Export SmolvLM (#39614)

Export SmolVLM for ExecuTorch
This commit is contained in:
Guang Yang
2025-08-05 07:20:23 -07:00
committed by GitHub
parent c430047602
commit d2ae766836
5 changed files with 282 additions and 18 deletions

View File

@@ -27,6 +27,167 @@ from ..modeling_utils import ALL_ATTENTION_FUNCTIONS, PreTrainedModel
from ..pytorch_utils import is_torch_greater_or_equal, is_torch_greater_or_equal_than_2_3
# Add this to src/transformers/integrations/executorch.py
class TorchExportableModuleForVLM:
"""
A wrapper class for exporting Vision-Language Models (VLMs) like SmolVLM2 for ExecuTorch.
This class handles the export of three main components:
1. Vision encoder (processes images to visual features)
2. Connector/projector (maps visual features to text embedding space)

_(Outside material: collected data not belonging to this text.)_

Background: an optimization exercise with open tools, aiming at small area, a short achievable clock period and few clock cycles. Do not read the settings as production practice.
In this exercise RTL edits were held to simulation tests only and were not proved equivalent to the original.
Power is estimated from default activity; no workload was simulated.

// i2b_lutgen
module i2b_lutgen (
    input  wire        clk,
    input  wire        rst,         
    input  wire        start,       
    input  wire [15:0] amount,      
    output reg         busy,
    output reg         out_valid,
    output reg  [7:0]  out_idx,
    output reg  [7:0]  out_val
);
    reg         s1, s2, s3, div, fix, wa, wb;
    reg  [2:0]  cnt;       
    reg  [23:0] R;         
    reg  [7:0]  F;         
    reg  [23:0] Z;         
    reg  [23:0] Y;         
    reg  [7:0]  qk;        
    reg         nzr;       
    reg         sat;       
    reg         big;       
    reg         dsg;       
    wire        idle = ~(s1 | s2 | s3 | div | fix | wa | wb);
    wire        go   = idle & start & ~busy;
    wire        opy = s1 | wa;
    wire [24:0] X   = div ? {R, F[6]} : {1'b0, R};
    wire [25:0] sum = {1'b0, X} + (opy ? {2'b00, Y} : {2'b11, Z}) + {25'd0, s2 & ~dsg};
    wire        cy  = ~sum[25];
    wire        take = wa | ((div | wb) & cy);
    wire [7:0]  Fx  = div ? {1'b0, F[5:0], 1'b0} : F;
  ...
Size in the first run: roughly 860 cells after synthesis, roughly 120 flip-flops, about 37 I/O pins.
make LEC_CHECK=0 CAP_MARGIN=20 CORE_MARGIN=2 CORE_UTILIZATION=40 PLACE_DENSITY=0.6 SETUP_SLACK_MARGIN=5 SLEW_MARGIN=20 finish   # period 10.0 ns
run.sh (not shown) runs the stock make flow with config.mk's settings and CLKGATE_MAP_FILE= SYNTH_SCRIPT=/design/flow/synth_recipe.tcl, a recipe that flattens the netlist after the stock synthesis.
Testbench counts at the start, summed over its fixed seeds: cycles 25,728.
Change:
Settings changed: CORE_UTILIZATION 40 to 65, PLACE_DENSITY 0.6 to 0.8.
=>
- The changed run completed with no timing, DRC or antenna violations
- synthesized area is unchanged
- die area drops by 38%
- cell area drops by 1.9%
- via count climbs by 4.2%
- power drops by 1.4%
- hold slack gets better by 0.013 ns
- register-to-register slack gets better by 0.16 ns
- non-clock buffer count does not change
- cell count drops by 8.5%
- setup slack gets better by 0.16 ns


Setup of purple:
i2b_lutgen again, from the RTL that the note above started with.
==> flow/config.mk <==
export PLATFORM = sky130hd
export DESIGN_NAME = i2b_lutgen
export DESIGN_NICKNAME = i2b_lutgen
export VERILOG_FILES = /design/flow/design.v
export SDC_FILE = /design/flow/constraint.sdc
export NUM_CORES = 4
export LEC_CHECK = 0
export CAP_MARGIN = 20
export CORE_MARGIN = 2
export CORE_UTILIZATION = 55
export PLACE_DENSITY = 0.75
export SLEW_MARGIN = 20
==> flow/constraint.sdc <==
create_clock -name core_clock -period 10.0 [get_ports {clk}]
set_input_delay 2.0000 -clock core_clock [delete_from_list [all_inputs] [get_ports {clk}]]
set_output_delay 2.0000 -clock core_clock [all_outputs]
set_load 0.01 [all_outputs]
standard.sh (not shown) runs the stock make flow with config.mk's settings and CLKGATE_MAP_FILE= SYNTH_SCRIPT=/design/flow/synth_recipe.tcl, a recipe that flattens the netlist after the stock synthesis.
==> flow/flow/run.sh <==
#!/bin/bash
set -o pipefail
export SETUP_SLACK_MARGIN=6.5
bash standard.sh > standard.log 2>&1
Testbench counts of purple, summed over its fixed seeds: cycles 25,728.
What red does differently from purple at the input level:
- CORE_UTILIZATION changed from 55 to 65
- PLACE_DENSITY changed from 0.75 to 0.8
==> flow/flow/run.sh <==
#!/bin/bash
set -o pipefail
export SETUP_SLACK_MARGIN=7
bash standard.sh > standard.log 2>&1
## What came out
Across both runs, post-CTS setup buffer count was higher for red than for purple. Diff purple -> red | total of cells resized after clock tree synthesis | increase of 220%. Changes observed in red relative to purple: area share of xor/xnor cells in the synthesized design held steady; horizontal die dimension shows a reduction of about 8%; number of enable-type register cells in the synthesized netlist about even. As the logs show, red stopped at global routing after a tool error, so it never reached the end of the flow. Relative to purple, post-place instance area has gone up in red. Count of hold-fix buffers inserted at cts essentially unchanged between red and purple. Relative to purple, the placed instance count measured on red has decreased slightly. In the tables for purple and red, worst-case setup slack after placement reads lower with red. Between purple and red, the flow reports row count decreasing by a few percent.

## static timing again, ports no longer ideal
The results above use ideal ports. As a check the final layouts listed here were re-extracted and re-timed, cells and wires unchanged. Step 1, drivers: a clkbuf_16 drives clk and a buf_2 each remaining input, both assumed. Step 2 also shifts input and output timing later by t, the mid clock arrival at the registers, as if the neighbouring blocks saw the same clock. a / b / c = no drivers / after step 1 / after step 2; a / b = the first two.
run	shift t [ns]	setup slack, ns	pins driven straight from the clock port
the first run of note 1	0.468	5.195 / 5.195 / 5.195	1
the second run of note 1	0.466	5.360 / 5.360 / 5.360	1
purple	0.483	6.218 / 6.218 / 5.891	1
After both steps every run listed still meets setup and hold. The setup slack of purple, which loses most, moves by 0.000 ns with the drivers and by -0.327 ns with both steps.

3. Text decoder (generates text from combined visual and text tokens)
"""
def __init__(self, model, max_batch_size: int = 1, max_cache_len: int = 1024):
"""
Initialize the exportable VLM module.
Args:
model: The VLM (e.g. SmolVLM) model instance
max_batch_size: Maximum batch size. Always 1 for ExecuTorch
max_cache_len: Maximum cache length for text generation
"""
self.model = model
self.max_batch_size = max_batch_size
self.max_cache_len = max_cache_len
self.config = model.config
# Extract individual components
self.vision_encoder = model.model.vision_model
self.connector = model.model.connector
self.text_decoder = model.model.text_model
# Store exported programs
self.exported_vision_encoder = None
self.exported_connector = None
self.exported_text_decoder = None
def export_vision_encoder(self):
"""Export the vision encoder component."""

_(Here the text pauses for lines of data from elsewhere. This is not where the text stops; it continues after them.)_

What follows belongs to an exercise in optimizing a design on an open flow for small area, a short achievable clock period and few clock cycles; a production flow would make more cautious choices. At most, simulation tests tie the RTL to the original design; equivalence was not proved. No activity file was given, so power comes from the tool's default toggle rates.

==> flow/design.v <==
module env_mad (
    input  wire        clk,
    input  wire        rst,         
    input  wire        in_valid,
    input  wire        in_op,       
    input  wire [15:0] in_data,
    output wire        in_ready,
    output reg         out_valid,
    output reg  [15:0] out_data
);
    localparam [15:0] BASELINE = 16'd512;
    assign in_ready = 1'b1;
    reg        c_valid;
    reg        c_op;
    reg [15:0] c_data;
    always @(posedge clk) begin
        c_valid <= in_valid && !rst;
        c_op    <= in_op;
        c_data  <= in_data;
    end
    wire do_push = c_valid && !c_op;
    wire do_int  = c_valid &&  c_op;
    reg        rst_q;
    always @(posedge clk)
        rst_q <= rst;
    reg [15:0] b [0:15];
    reg [19:0] sum;
    integer i;
    always @(posedge clk) begin
        if (rst_q) begin
            for (i = 0; i < 16; i = i + 1)
                b[i] <= BASELINE;
            sum <= 20'd16 * BASELINE;
        end else if (do_push) begin
            b[0] <= c_data;
            for (i = 1; i < 16; i = i + 1)
                b[i] <= b[i-1];
            sum <= sum + {4'd0, c_data} - {4'd0, b[15]};
        end
    end
    wire [15:0] mean = sum[19:4];
    wire [2:0]  rem2 = sum[3:1];
    reg        a_valid;
    reg [15:0] a_lt;
    integer j;
    reg [15:0] lt;
    reg        cy;
    integer n;
    always @* begin
        for (j = 0; j < 16; j = j + 1) begin
            cy = 1'b0;
            for (n = 0; n < 16; n = n + 1)
                cy = (mean[n] & ~b[j][n]) | (mean[n] & cy) | (~b[j][n] & cy);
            lt[j] = cy;
        end
    end
    always @(posedge clk) begin
        a_valid <= do_int && !rst;
        a_lt    <= lt;
    end
    reg [18:0] r [0:17];
    integer k;
    always @* begin
        for (k = 0; k < 16; k = k + 1)
            r[k] = {3'd0, ~(a_lt[k] ? b[k] : mean)};
        r[16] = {mean[14:0], 1'b0, rem2};
        r[17] = 19'd16;
    end
    function [37:0] csa;
        input [18:0] x, y, z;
        reg   [18:0] s, c;
        begin
            s = x ^ y ^ z;
            c = (x & y) | (x & z) | (y & z);
            csa = {c[17:0], 1'b0, s};
        end
    endfunction
    wire [18:0] l1 [0:11];
    wire [18:0] l2 [0:7];
    wire [18:0] l3 [0:5];
    wire [18:0] l4 [0:3];
    wire [18:0] l5 [0:2];
    wire [18:0] l6 [0:1];
    genvar g;
    generate
        for (g = 0; g < 6; g = g + 1) begin : t1
            assign {l1[2*g+1], l1[2*g]} = csa(r[3*g], r[3*g+1], r[3*g+2]);
        end
        for (g = 0; g < 4; g = g + 1) begin : t2
            assign {l2[2*g+1], l2[2*g]} = csa(l1[3*g], l1[3*g+1], l1[3*g+2]);
        end
        for (g = 0; g < 2; g = g + 1) begin : t3
            assign {l3[2*g+1], l3[2*g]} = csa(l2[3*g], l2[3*g+1], l2[3*g+2]);
        end
        assign l3[4] = l2[6];
        assign l3[5] = l2[7];
        for (g = 0; g < 2; g = g + 1) begin : t4
            assign {l4[2*g+1], l4[2*g]} = csa(l3[3*g], l3[3*g+1], l3[3*g+2]);
        end
        assign {l5[1], l5[0]} = csa(l4[0], l4[1], l4[2]);
        assign l5[2] = l4[3];
        assign {l6[1], l6[0]} = csa(l5[0], l5[1], l5[2]);
    endgenerate
    wire [18:0] total = l6[0] + l6[1];
    always @(posedge clk) begin
        if (rst)
            out_valid <= 1'b0;
        else
            out_valid <= a_valid;
        out_data <= total[18:3];
    end
endmodule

self.vision_encoder.eval()
# Create example input
pixel_values = torch.randn(1, 3, 384, 384, dtype=torch.float32)
# Define dynamic shapes
dynamic_shapes = {
"pixel_values": {
2: torch.export.Dim.AUTO,
3: torch.export.Dim.AUTO,
}
}
self.exported_vision_encoder = torch.export.export(
self.vision_encoder,
args=(pixel_values,),
dynamic_shapes=dynamic_shapes,
strict=False,
)
return self.exported_vision_encoder
def export_connector(self):
"""Export the connector component."""
self.connector.eval()
# Vision encoder output shape: [batch_size, num_patches, vision_hidden_size]
vision_hidden_size = self.config.vision_config.hidden_size
image_size = self.config.vision_config.image_size
patch_size = self.config.vision_config.patch_size
patches_per_dim = image_size // patch_size
num_patches = patches_per_dim * patches_per_dim
image_hidden_states = torch.randn(1, num_patches, vision_hidden_size, dtype=torch.float32)

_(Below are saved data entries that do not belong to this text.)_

Background: an optimization exercise with open tools, aiming at small area, a short achievable clock period and few clock cycles per item. Do not read the settings as production practice. In this exercise RTL edits were held to simulation tests only and were not proved equivalent to the original.

## beep_sin.hex

```
0000
0324
0648
096a
0c8c
0fab
12c8
15e2
18f9
1c0b
1f1a
2223
2528
2826
2b1f
2e11
30fb
33df
36ba
398c
3c56
3f17
41ce
447a
471c
49b4
4c3f
4ebf
5133
539b
55f5
5842
5a82
5cb3
5ed7
60eb
62f1
64e8
66cf
68a6
6a6d
6c23
6dc9
6f5e
70e2
7254
73b5
7504
7641
776b
7884
7989
7a7c
7b5c
7c29
7ce3
7d89
7e1d
7e9c
7f09
7f61
7fa6
7fd8
7ff5
7fff
7ff5
7fd8
7fa6
7f61
7f09
7e9c
7e1d
7d89
7ce3
7c29
7b5c
7a7c
7989
7884
776b
7641
7504
73b5
7254
70e2
6f5e
6dc9
6c23
6a6d
68a6
66cf
64e8
62f1
60eb
5ed7
5cb3
5a82
5842
55f5
539b
5133
4ebf
4c3f
49b4
471c
447a
41ce
3f17
3c56
398c
36ba
33df
30fb
2e11
2b1f
2826
2528
2223
1f1a
1c0b
18f9
15e2
12c8
0fab
0c8c
096a
0648
0324
0000
fcdc
f9b8
f696
f374
f055
ed38
ea1e
e707
e3f5
e0e6
dddd
dad8
d7da
d4e1
d1ef
cf05
cc21
c946
c674
c3aa
c0e9
be32
bb86
b8e4
b64c
b3c1
b141
aecd
ac65
aa0b
a7be
a57e
a34d
a129
9f15
9d0f
9b18
9931
975a
9593
93dd
9237
90a2
8f1e
8dac
8c4b
8afc
89bf
8895
877c
8677
8584
84a4
83d7
831d
8277
81e3
8164
80f7
809f
805a
8028
800b
8001
800b
8028
805a
809f
80f7
8164
81e3
8277
831d
83d7
84a4
8584
8677
877c
8895
89bf
8afc
8c4b
8dac
8f1e
90a2
9237
93dd
9593
975a
9931
9b18
9d0f
9f15
a129
a34d
a57e
a7be
aa0b
ac65
aecd
b141
b3c1
b64c
b8e4
bb86
be32
c0e9
c3aa
c674
c946
cc21
cf05
d1ef
d4e1
d7da
dad8
dddd
e0e6
e3f5
e707
ea1e
ed38
f055
f374
f696
f9b8
fcdc
```

## run.sh

```bash
#!/bin/bash
# synth_recipe.tcl (not shown) runs the flow's synth.tcl, then flattens the netlist and writes it again
# the make line also repeats each setting of config.mk as NAME=value (left out here)
make -C /OpenROAD-flow-scripts/flow DESIGN_CONFIG=/design/flow/config.mk WORK_HOME=/design/flow/orfs CLKGATE_MAP_FILE= SYNTH_SCRIPT=/design/flow/synth_recipe.tcl finish
```

## config.mk

```make
export PLATFORM = sky130hd
export DESIGN_NAME = beep_filter
export DESIGN_NICKNAME = beep_filter
export VERILOG_FILES = /design/flow/design.v
export SDC_FILE = /design/flow/constraint.sdc
export NUM_CORES = 4
export LEC_CHECK = 0
export CAP_MARGIN = 20
export CORE_MARGIN = 2
export CORE_UTILIZATION = 40
export PLACE_DENSITY = 0.6
export SLEW_MARGIN = 20
```

## constraint.sdc

```tcl
create_clock -name core_clock -period 15.0 [get_ports {clk}]
set_input_delay 3.0000 -clock core_clock [delete_from_list [all_inputs] [get_ports {clk}]]
set_output_delay 3.0000 -clock core_clock [all_outputs]
set_load 0.01 [all_outputs]
```

## design.v

```verilog
module beep_div #(
  parameter WN = 48,
  parameter WD = 34
) (
  input               clk,
  input               rst,
  input               start,
  input  [WN-1:0]     num,
  input  [WD-1:0]     den,
  output reg          done,
  output reg [WN-1:0] quo
);
  reg [WD-1:0]          rem;
  reg [WN-1:0]          nsh;
  reg [WD-1:0]          den_q;
  reg [7:0]             cnt;
  reg                   busy;
  wire [WD:0] rem_sh = {rem, nsh[WN-1]};
  wire [WD:0] diff   = rem_sh - {1'b0, den_q};
  wire        ge     = ~diff[WD];
  always @(posedge clk) begin
    if (rst) begin
      busy <= 1'b0;
      done <= 1'b0;
      cnt  <= 8'd0;
    end else begin
      done <= 1'b0;
      if (start) begin
        busy  <= 1'b1;
        rem   <= {WD{1'b0}};
        nsh   <= num;
        den_q <= den;
        quo   <= {WN{1'b0}};
        cnt   <= WN;
      end else if (busy) begin
        rem  <= ge ? diff[WD-1:0] : rem_sh[WD-1:0];
        nsh  <= {nsh[WN-2:0], 1'b0};
        quo  <= {quo[WN-2:0], ge};
        cnt  <= cnt - 8'd1;
        if (cnt == 8'd1) begin
          busy <= 1'b0;
          done <= 1'b1;
        end
      end
    end
  end
endmodule
module beep_filter (
  input                    clk,
  input                    rst,
  input                    start,
  input      [31:0]        sample_rate,
  input      [31:0]        cutoff,
  output     [7:0]         tan_addr,
  input      [15:0]        tan_data,
  output                   ready,
  output reg               done,
  output reg               err,
  output reg [7:0]         tidx,
  output reg [15:0]        wc,
  output reg signed [15:0] z1_re,
  output reg signed [15:0] z1_im,
  output reg signed [15:0] z2_re,
  output reg signed [15:0] z2_im,
  output reg signed [15:0] a1,
  output reg signed [15:0] a2,
  output reg signed [15:0] b0,
  output reg signed [15:0] b1,
  output reg signed [15:0] b2,
  output reg [31:0]        sum_a
);
  localparam [31:0] K_CORR = 32'd26214;
  localparam [3:0] S_IDLE   = 4'd0,
                   S_TIDX   = 4'd1,
                   S_TAN    = 4'd2,
                   S_POLE   = 4'd3,
                   S_BIL    = 4'd4,
                   S_BILW   = 4'd5,
                   S_EXP    = 4'd6,
                   S_NORM   = 4'd7;
  function signed [15:0] sat16;
    input signed [47:0] v;
    begin
      if (v > 48'sd32767)
        sat16 = 16'sd32767;
      else if (v < -48'sd32768)
        sat16 = -16'sd32768;
      else
        sat16 = v[15:0];
    end
  endfunction
  reg [15:0] sin_rom [0:255];
  initial $readmemh("beep_sin.hex", sin_rom);
  reg [3:0]  state;
  reg [31:0] sr_q;
  reg [7:0]  tidx_q;
  reg [15:0] wc_q;
  reg [1:0]  k;           
  reg        np;          
  reg        p;           
  reg        part;        
  reg signed [15:0] s_re [0:1];
  reg signed [15:0] s_im [0:1];
  reg signed [15:0] z_re [0:1];
  reg signed [15:0] z_im [0:1];
  reg signed [15:0] acc1_re, acc1_im, acc2_re, acc2_im;
  reg        q_neg;
  reg         div_go;
  reg  [47:0] div_num;
  reg  [33:0] div_den;
  wire        div_done;
  wire [47:0] div_quo;
  beep_div #(.WN(48), .WD(34)) u_div (
    .clk   (clk),
    .rst   (rst),
    .start (div_go),
    .num   (div_num),
    .den   (div_den),
    .done  (div_done),
    .quo   (div_quo)
  );
  assign ready    = (state == S_IDLE);
  assign tan_addr = tidx_q;
  wire [31:0] fmax = sample_rate >> 2;
  wire [31:0] fc   = (cutoff == 32'd0 || cutoff > fmax) ? fmax : cutoff;
  wire [7:0]         ang   = {k, 1'b1, 5'd0};           
  wire signed [15:0] sn    = sin_rom[ang];
  wire signed [15:0] cs    = sin_rom[ang + 8'd64];
  wire signed [32:0] pr_re = $signed({1'b0, wc_q}) * cs;
  wire signed [32:0] pr_im = $signed({1'b0, wc_q}) * sn;
  wire signed [15:0] pole_re = pr_re >>> 15;
  wire signed [15:0] pole_im = pr_im >>> 15;
  wire signed [15:0] bs_re = s_re[p];
  wire signed [15:0] bs_im = s_im[p];
  wire signed [33:0] re2   = bs_re * bs_re;
  wire signed [33:0] im2   = bs_im * bs_im;
  wire signed [17:0] omr   = 18'sd32768 - bs_re;
  wire signed [37:0] omr2  = omr * omr;
  wire signed [37:0] nr    = 38'sd1073741824 - (re2 + im2);
  wire signed [37:0] ni    = bs_im * 38'sd65536;
  wire signed [37:0] dd    = omr2 + im2;
  wire signed [37:0] nsel  = part ? ni : nr;
  wire [37:0]        nmag  = nsel[37] ? -nsel : nsel;
  wire signed [48:0] qs    = q_neg ? -$signed({1'b0, div_quo}) : $signed({1'b0, div_quo});
  wire signed [15:0] zq    = sat16(qs[47:0]);
  wire               ez    = k[1];                      
  wire               ehi   = ~k[0];                     
  wire signed [15:0] x_re  = ehi ? acc1_re : 16'sd16384;
  wire signed [15:0] x_im  = ehi ? acc1_im : 16'sd0;
  wire signed [15:0] y_re  = z_re[ez];
  wire signed [15:0] y_im  = z_im[ez];
  wire signed [32:0] cm_re = x_re * y_re - x_im * y_im;
  wire signed [32:0] cm_im = x_re * y_im + x_im * y_re;
  wire signed [32:0] ncm_re = -cm_re;
  wire signed [32:0] ncm_im = -cm_im;
  wire signed [15:0] mn_re = sat16(ncm_re >>> 15);
  wire signed [15:0] mn_im = sat16(ncm_im >>> 15);
  wire signed [15:0] t_re  = ehi ? acc2_re : acc1_re;
  wire signed [15:0] t_im  = ehi ? acc2_im : acc1_im;
  wire signed [16:0] ad_re = t_re + mn_re;
  wire signed [16:0] ad_im = t_im + mn_im;
  wire signed [17:0] suma  = 18'sd16384 + acc1_re + acc2_re;
  wire [17:0]        asuma = suma[17] ? -suma : suma;
  wire [31:0]        scale = {asuma, 16'd0} >> 2;
  wire [47:0]        cprod = scale * K_CORR;
  wire [31:0]        corr  = cprod >> 16;
  wire [47:0]        bq1   = {16'd0, corr} >> 16;
  wire [47:0]        bq2   = {15'd0, corr, 1'b0} >> 16;
  always @(posedge clk) begin
    if (rst) begin
      state  <= S_IDLE;
      done   <= 1'b0;
      err    <= 1'b0;
      div_go <= 1'b0;
      tidx_q <= 8'd0;
      tidx   <= 8'd0;
      wc     <= 16'd0;
      z1_re  <= 16'sd0;
      z1_im  <= 16'sd0;
      z2_re  <= 16'sd0;
      z2_im  <= 16'sd0;
      a1     <= 16'sd0;
      a2     <= 16'sd0;
      b0     <= 16'sd0;
      b1     <= 16'sd0;
      b2     <= 16'sd0;
      sum_a  <= 32'd0;
    end else begin
      done   <= 1'b0;
      div_go <= 1'b0;
      case (state)
        S_IDLE: begin
          if (start) begin
            if (sample_rate == 32'd0) begin
              done <= 1'b1;
              err  <= 1'b1;
            end else begin
              sr_q    <= sample_rate;
              div_num <= {6'd0, fc, 10'd0};
              div_den <= {2'd0, sample_rate};
              div_go  <= 1'b1;
              state   <= S_TIDX;
            end
          end
        end
        S_TIDX: begin
          if (div_done) begin
            tidx_q <= (div_quo > 48'd255) ? 8'd255 : div_quo[7:0];
            state  <= S_TAN;
          end
        end
        S_TAN: begin
          wc_q  <= tan_data;
          k     <= 2'd0;
          np    <= 1'b0;
          state <= S_POLE;
        end
        S_POLE: begin
          if (cs[15]) begin
            s_re[np] <= pole_re;
            s_im[np] <= pole_im;
            np       <= np + 1'b1;
          end
          k <= k + 2'd1;
          if (k == 2'd3) begin
            p     <= 1'b0;
            part  <= 1'b0;
            state <= S_BIL;
          end
        end
        S_BIL: begin
          div_num <= {nmag[32:0], 15'd0};
          div_den <= dd[33:0];
          q_neg   <= nsel[37];
          div_go  <= 1'b1;
          state   <= S_BILW;
        end
        S_BILW: begin
          if (div_done) begin
            if (part) begin
              z_im[p] <= zq;
              part    <= 1'b0;
              p       <= 1'b1;
              if (p) begin
                k       <= 2'd0;
                acc1_re <= 16'sd0;
                acc1_im <= 16'sd0;
                acc2_re <= 16'sd0;
                acc2_im <= 16'sd0;
                state   <= S_EXP;
              end else begin
                state   <= S_BIL;
              end
            end else begin
              z_re[p] <= zq;
              part    <= 1'b1;
              state   <= S_BIL;
            end
          end
        end
        S_EXP: begin
          if (ehi) begin
            acc2_re <= sat16(ad_re);
            acc2_im <= sat16(ad_im);
          end else begin
            acc1_re <= sat16(ad_re);
            acc1_im <= sat16(ad_im);
          end
          k <= k + 2'd1;
          if (k == 2'd3)
            state <= S_NORM;
        end
        S_NORM: begin
          tidx  <= tidx_q;
          wc    <= wc_q;
          z1_re <= z_re[0];
          z1_im <= z_im[0];
          z2_re <= z_re[1];
          z2_im <= z_im[1];
          a1    <= acc1_re;
          a2    <= acc2_re;
          b0    <= sat16(bq1);
          b1    <= sat16(bq2);
          b2    <= sat16(bq1);
          sum_a <= {{14{suma[17]}}, suma};
          err   <= 1'b0;
          done  <= 1'b1;
          state <= S_IDLE;
        end
        default: state <= S_IDLE;
      endcase
    end
  end
endmodule
```

==> flow_metrics.py <==
metrics = {
    "run_status": {
        "status": "no timing/DRC/antenna violations",
    },
    "worst_hold_path": {
        "min-delay-path-class": "flip-flop to flip-flop",
        "hold_crit_depth": 0,
    },
    "worst_setup_path": {
        "cp_slowest_cell": "a2111oi_0",
        "rrSetupSlack_ns": 0.94,
        "worst-setup-path-type": "flip-flop to flip-flop",
        "worst_ep_required_time_ns": 15.43,
        "reg2reg_depth": 42,
        "worst_setup_path_end_kind": "flip-flop",
        "critPathLaunchType": "flip-flop",
        "arrival_ns": 14.48,
        "worst_path_largest_cell_delay_ns": 0.73,
        "critical_path.most_common_cell": "fa_1",
        "critical_path_peak_fanout": 20,
    },
    "timing": {
        "maxSlewHeadroom_pct": 20.2,
        "totalNegativeSetupSlack_ns": 0,
        "final_min_period_over_clock_period_pct": 93.7,
        "hold_viol": 0,
        "timing.fmax_mhz": 71.1,
        "timing_max_transition_violations_final": 0,
        "worst-slew-pin-transition_ns": 1.19,
        "grt_setup_unrepaired": "false",
        "setup_slack_ns": 0.945,
        "timing.final.crit_period_ns": 14.06,
        "finClkSkew_ns": 0.0955,
        "finalSetupViolCount": 0,
    },
    "clock_network": {
        "cts_repair_resize_count": 0,
        "cts.repair_timing.setup_buffer_count": 0,
        "clock_net_sink_count": 636,
        "number_of_buffers_on_the_longest_clock_path": 3,
        "worst_skew_pair.late_latency_ns": 0.79,
        "cts-root-buf": "clkbuf_16",
        "postCtsHoldBufs": 0,
        "h-tree-depth": 3,
        "cts.clk_slew.worst_paths_ns": 0.06,
        "cts_inserted_buffers": 77,
        "tritoncts": "done",
    },
    "final_layout": {
        "layout_commonest_cell": "inv_1",
        "synthToLayoutAreaGrowth_pct": 9.13,
        "layout-drive-gt1-share_pct": 4.65,
        "fin_nets": 16000,
        "most-common-layout-cells": "3019 x inv_1, 2333 x fa_1, 1342 x nand2_1, 1125 x ha_1, 978 x nor2_1",
        "finish.utilization_pct": 43.9,
    },
    "grt": {
        "grt_max_degree": 164,
        "groute.usage.overall_pct": 22.8,
        "global_route_wire_length_before_repair_mm": 516,
        "number_of_global_route_vias_before_repair": 86600,
        "number_of_antenna_violations_at_the_first_check_in_global_routing": 5,
        "gr-total-overflow": 0,
    },
    "place": {
        "numPortBuffers": 291,
        "dp_worst_setup_slack_ns": 0.601,
        "routabilityCongestion": 0.942,
        "detailedPlacementHpwl_mm": 274,
    },
    "yosys": {
        "post_synth_num_cell_types": 90,
        "syn_area_um2": 117000,
        "yosys_most_used_dff": "edfxtp_1",
        "syn_avg_cell_area_um2": 9.50,
        "post_synth_inst_count": 12300,
        "yosys_warnings": 2,
        "number_of_synthesized_flops_with_an_enable_pin": 440,
        "flops_latches_synth": 636,
        "asyncSetResetFlopFracSynth_pct": 0,
        "sequential_cell_area_fraction_in_the_yosys_report_pct": 14.7,
    },
    "detailed_routing": {
        "detailedRoute.firstPassIterationCount": 6,
        "drt-initial-drc-count": 5752,
        "ant_nets": 0,
        "detailroute.via_count": 82200,
        "route.detailed.wl_per_inst_um": 20.0,
        "detail_route.vias_per_cell": 5.01,
        "route.detailed.drc": 0,
        "route.final.wire_length_mm": 328,
    },
    "die": {
        "start_util_pct": 40.2,
        "placementRows": 198,
        "core_area_um2": 291000,
        "ios": 294,
        "die_area_um2": 296000,
        "die_w_um": 544,
        "chipHeight_um": 544,
    },
    "job": {
        "maxCapViolCount": 0,
    },
}
metrics by stage:
stage                     area, µm²  hold WS, ns  cells
after CTS                    127000        0.396  16400
after global placement       125000        0.403  16300
after detailed placement     125000        0.405  16300
after global routing         127000        0.414  16400
final                        127000        0.398  16400
after floorplan              117000        0.400  12300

# Define dynamic shapes - static batch_size=1, dynamic num_patches
dynamic_shapes = {"image_hidden_states": {1: torch.export.Dim.AUTO}}
# Export the connector using torch.export
self.exported_connector = torch.export.export(
self.connector,
args=(image_hidden_states,),
dynamic_shapes=dynamic_shapes,
strict=False,
)
return self.exported_connector
def export_text_decoder(self):
"""Export the text decoder component."""
# Create text decoder exportable wrapper
self.exportable_text_decoder = TorchExportableModuleForDecoderOnlyLM(
model=self.text_decoder,
max_batch_size=self.max_batch_size,
max_cache_len=self.max_cache_len,
)
# Use the existing text decoder exportable wrapper
seq_length = 3
input_ids = torch.zeros((1, seq_length), dtype=torch.long)
cache_position = torch.arange(seq_length, dtype=torch.long)
max_seq_length = min(self.max_cache_len, self.config.text_config.max_position_embeddings)
seq_len_dim = torch.export.Dim("seq_length_dim", max=max_seq_length - 1)
dynamic_shapes = {
"input_ids": {1: seq_len_dim},
"cache_position": {0: seq_len_dim},
}
self.exported_text_decoder = self.exportable_text_decoder.export(
input_ids=input_ids,
cache_position=cache_position,
dynamic_shapes=dynamic_shapes,
strict=False,
)
return self.exported_text_decoder
def export(self, **kwargs):
"""Export all components of the VLM model."""
self.export_vision_encoder(**kwargs)
self.export_connector(**kwargs)
self.export_text_decoder(**kwargs)
return {
"vision_encoder": self.exported_vision_encoder,
"connector": self.exported_connector,
"text_decoder": self.exported_text_decoder,
}
def forward(self, pixel_values, input_ids, cache_position):
"""
Simplified forward pass for inference with guaranteed non-null input_ids and cache_position.
Args:
pixel_values: Input images [1, channels, height, width] (optional)
input_ids: Text token IDs [1, seq_len] (required - won't be None)
cache_position: Cache positions [seq_len] (required - won't be None)
Returns:
Output with logits for text generation
"""
pass
def generate(
self, pixel_values=None, input_ids=None, max_new_tokens=50, do_sample=False, temperature=1.0, **kwargs
):
"""
Simplified generate method with guaranteed non-null input_ids.
Args:
pixel_values: Input images [1, channels, height, width] (optional)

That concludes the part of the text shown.